* **Task brief**:
In the listing below, locate the line that contains "SKIP_CTS_REPAIR_TIMING = 1" and the line that contains "grt_pass1_vias = 3853". Restate word for word those two lines and every line between them, and nothing else.

* **Record extracts**:

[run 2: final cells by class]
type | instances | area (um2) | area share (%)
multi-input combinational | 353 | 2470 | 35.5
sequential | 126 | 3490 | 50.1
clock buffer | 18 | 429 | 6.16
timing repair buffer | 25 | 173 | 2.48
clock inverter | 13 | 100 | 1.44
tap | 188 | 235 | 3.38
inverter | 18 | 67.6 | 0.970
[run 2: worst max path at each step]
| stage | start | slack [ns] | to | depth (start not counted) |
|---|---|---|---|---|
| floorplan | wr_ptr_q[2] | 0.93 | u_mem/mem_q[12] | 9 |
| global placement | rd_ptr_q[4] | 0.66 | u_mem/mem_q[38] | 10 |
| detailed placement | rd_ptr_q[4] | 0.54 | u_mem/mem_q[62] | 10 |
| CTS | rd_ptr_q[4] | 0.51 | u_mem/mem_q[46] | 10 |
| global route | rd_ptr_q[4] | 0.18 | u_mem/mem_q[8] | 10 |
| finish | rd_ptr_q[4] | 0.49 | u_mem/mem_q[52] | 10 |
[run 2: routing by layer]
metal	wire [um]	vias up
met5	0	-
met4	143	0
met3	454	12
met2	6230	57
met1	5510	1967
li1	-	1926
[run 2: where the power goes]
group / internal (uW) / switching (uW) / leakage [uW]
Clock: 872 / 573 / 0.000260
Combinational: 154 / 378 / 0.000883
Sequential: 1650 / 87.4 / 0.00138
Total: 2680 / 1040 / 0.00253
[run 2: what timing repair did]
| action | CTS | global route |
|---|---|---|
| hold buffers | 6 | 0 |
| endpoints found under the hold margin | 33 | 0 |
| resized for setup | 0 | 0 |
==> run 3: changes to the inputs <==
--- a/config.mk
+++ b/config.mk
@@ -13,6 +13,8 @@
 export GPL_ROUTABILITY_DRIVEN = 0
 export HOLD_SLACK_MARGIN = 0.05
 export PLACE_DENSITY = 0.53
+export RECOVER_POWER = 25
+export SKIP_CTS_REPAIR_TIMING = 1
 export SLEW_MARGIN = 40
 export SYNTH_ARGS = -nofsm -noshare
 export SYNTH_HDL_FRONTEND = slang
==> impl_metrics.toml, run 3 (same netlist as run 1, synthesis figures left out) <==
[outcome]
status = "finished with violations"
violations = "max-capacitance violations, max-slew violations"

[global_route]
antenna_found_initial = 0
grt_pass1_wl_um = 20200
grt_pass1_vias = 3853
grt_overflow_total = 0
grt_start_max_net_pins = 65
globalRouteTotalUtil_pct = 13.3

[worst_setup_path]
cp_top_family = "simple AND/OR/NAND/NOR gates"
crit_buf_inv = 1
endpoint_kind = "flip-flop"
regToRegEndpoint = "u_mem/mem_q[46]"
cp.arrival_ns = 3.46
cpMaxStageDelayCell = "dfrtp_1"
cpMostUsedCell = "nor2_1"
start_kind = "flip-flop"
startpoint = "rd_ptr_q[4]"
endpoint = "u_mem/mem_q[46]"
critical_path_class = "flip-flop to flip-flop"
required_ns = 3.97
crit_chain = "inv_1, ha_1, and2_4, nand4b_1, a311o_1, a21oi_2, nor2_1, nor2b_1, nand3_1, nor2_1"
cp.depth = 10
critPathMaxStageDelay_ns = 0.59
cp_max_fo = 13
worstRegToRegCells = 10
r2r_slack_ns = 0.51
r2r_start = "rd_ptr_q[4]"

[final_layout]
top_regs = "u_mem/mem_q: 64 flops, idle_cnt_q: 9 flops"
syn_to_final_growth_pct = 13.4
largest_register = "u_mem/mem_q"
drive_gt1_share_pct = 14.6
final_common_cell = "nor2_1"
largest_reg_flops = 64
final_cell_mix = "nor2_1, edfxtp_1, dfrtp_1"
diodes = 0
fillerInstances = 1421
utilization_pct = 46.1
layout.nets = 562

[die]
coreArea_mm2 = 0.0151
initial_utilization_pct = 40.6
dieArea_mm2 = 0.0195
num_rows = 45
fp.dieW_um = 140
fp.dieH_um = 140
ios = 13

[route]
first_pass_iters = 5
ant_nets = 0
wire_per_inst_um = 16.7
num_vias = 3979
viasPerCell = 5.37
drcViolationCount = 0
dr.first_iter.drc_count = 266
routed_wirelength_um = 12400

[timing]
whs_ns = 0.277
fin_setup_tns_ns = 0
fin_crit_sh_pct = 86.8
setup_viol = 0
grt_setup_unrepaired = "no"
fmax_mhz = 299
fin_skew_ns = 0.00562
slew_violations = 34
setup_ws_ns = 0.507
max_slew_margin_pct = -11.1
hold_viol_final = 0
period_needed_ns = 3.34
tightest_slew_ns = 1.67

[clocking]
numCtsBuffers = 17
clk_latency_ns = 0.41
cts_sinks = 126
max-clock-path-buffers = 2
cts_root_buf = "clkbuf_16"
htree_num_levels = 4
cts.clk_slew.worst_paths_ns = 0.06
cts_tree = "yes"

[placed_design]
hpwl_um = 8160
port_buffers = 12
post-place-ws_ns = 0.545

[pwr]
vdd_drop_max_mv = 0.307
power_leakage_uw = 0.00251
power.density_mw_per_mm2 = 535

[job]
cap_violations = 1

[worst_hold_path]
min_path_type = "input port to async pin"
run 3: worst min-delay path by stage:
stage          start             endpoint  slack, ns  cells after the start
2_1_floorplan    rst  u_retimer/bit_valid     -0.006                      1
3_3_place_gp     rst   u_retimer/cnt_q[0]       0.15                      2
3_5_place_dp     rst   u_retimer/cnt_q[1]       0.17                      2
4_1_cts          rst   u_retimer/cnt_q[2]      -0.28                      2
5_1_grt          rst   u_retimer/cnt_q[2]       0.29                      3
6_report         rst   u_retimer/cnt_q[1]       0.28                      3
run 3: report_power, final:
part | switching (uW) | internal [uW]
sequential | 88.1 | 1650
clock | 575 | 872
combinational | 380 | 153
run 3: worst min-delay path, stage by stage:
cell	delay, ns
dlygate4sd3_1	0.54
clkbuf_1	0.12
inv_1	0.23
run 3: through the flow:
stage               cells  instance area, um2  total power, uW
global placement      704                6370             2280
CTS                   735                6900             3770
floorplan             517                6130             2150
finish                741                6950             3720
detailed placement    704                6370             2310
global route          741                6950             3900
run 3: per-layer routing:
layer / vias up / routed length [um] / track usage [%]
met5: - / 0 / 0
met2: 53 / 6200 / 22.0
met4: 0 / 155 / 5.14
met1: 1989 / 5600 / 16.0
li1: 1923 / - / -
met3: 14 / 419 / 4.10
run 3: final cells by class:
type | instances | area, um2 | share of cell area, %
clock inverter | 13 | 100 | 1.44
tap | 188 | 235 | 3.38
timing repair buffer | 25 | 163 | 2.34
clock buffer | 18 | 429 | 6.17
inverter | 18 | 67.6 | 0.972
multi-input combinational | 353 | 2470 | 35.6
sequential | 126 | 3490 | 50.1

* **Exercise answer**:
+export SKIP_CTS_REPAIR_TIMING = 1
 export SLEW_MARGIN = 40
 export SYNTH_ARGS = -nofsm -noshare
 export SYNTH_HDL_FRONTEND = slang
==> impl_metrics.toml, run 3 (same netlist as run 1, synthesis figures left out) <==
[outcome]
status = "finished with violations"
violations = "max-capacitance violations, max-slew violations"

[global_route]
antenna_found_initial = 0
grt_pass1_wl_um = 20200
grt_pass1_vias = 3853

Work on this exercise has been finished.